*** INFORMATION GIVEN Section Begins ***

<file path="src/rtl/staging_unpacker.sv">
// staging_unpacker: checks tags on {tag, payload} staged words and pairs good payloads into wide output words
module staging_unpacker #(
  parameter int TAG_WIDTH = 16,
  parameter int PAYLOAD_WIDTH = 16,
  parameter logic [TAG_WIDTH-1:0] VALID_TAG = TAG_WIDTH'(1),
  parameter int ERR_WIDTH = 8
) (
  input  logic                             clk,
  input  logic                             reset,
  input  logic [TAG_WIDTH+PAYLOAD_WIDTH-1:0] inWord,
  input  logic                             inValid,
  output logic                             inReady,
  output logic [2*PAYLOAD_WIDTH-1:0]       outWord,
  output logic                             outValid,
  input  logic                             outReady,
  output logic                             tagError,
  output logic [ERR_WIDTH-1:0]             errCount
);
  localparam logic [0:0] HI = 1'b0;
  localparam logic [0:0] LO = 1'b1;

  logic [0:0]               state;
  logic [PAYLOAD_WIDTH-1:0] hi_reg;
  logic [PAYLOAD_WIDTH-1:0] payload;
  logic                     tag_ok;
  logic                     accept;
  logic                     load;
  logic                     bad;

  assign payload = inWord[PAYLOAD_WIDTH-1:0];
  assign tag_ok  = inWord[TAG_WIDTH+PAYLOAD_WIDTH-1:PAYLOAD_WIDTH] == VALID_TAG;
  // a high half is always taken; a low half waits only while the output slot is stalled
  assign inReady = (state == HI) || !outValid || outReady;
  assign accept  = inValid && inReady;
  assign load    = accept && tag_ok && (state == LO);
  assign bad     = accept && !tag_ok;

  // pairing state and held high half; any low-slot accept, good or bad, returns to HI
  always_ff @(posedge clk or negedge reset)
    if (!reset) begin
      state  <= HI;
      hi_reg <= '0;
    end else if (accept) begin
      state  <= (state == HI && tag_ok) ? LO : HI;
      hi_reg <= (state == HI && tag_ok) ? payload : (bad ? '0 : hi_reg);
    end

  // output slot: a fresh load wins over consumption so back-to-back pairs leave no bubble
  always_ff @(posedge clk or negedge reset)
    if (!reset) begin
      outWord  <= '0;
      outValid <= 1'b0;
    end else begin
      outWord  <= load ? {hi_reg, payload} : outWord;
      outValid <= load || (outValid && !outReady);
    end

  // registered drop pulse and saturating drop counter
  always_ff @(posedge clk or negedge reset)
    if (!reset) begin
      tagError <= 1'b0;
      errCount <= '0;
    end else begin
      tagError <= bad;
      errCount <= (bad && !(&errCount)) ? errCount + 1'b1 : errCount;
    end
endmodule

</file>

*** INFORMATION GIVEN Section Ends ***

*WHAT IS BEING ASKED*. The response should hold only an exact repeat of the lines from the one with "outValid <= 1'b0;" to the final line of the listing above.

*YOUR SOLUTION*.
      outValid <= 1'b0;
    end else begin
      outWord  <= load ? {hi_reg, payload} : outWord;
      outValid <= load || (outValid && !outReady);
    end

  // registered drop pulse and saturating drop counter
  always_ff @(posedge clk or negedge reset)
    if (!reset) begin
      tagError <= 1'b0;
      errCount <= '0;
    end else begin
      tagError <= bad;
      errCount <= (bad && !(&errCount)) ? errCount + 1'b1 : errCount;
    end
endmodule

</file>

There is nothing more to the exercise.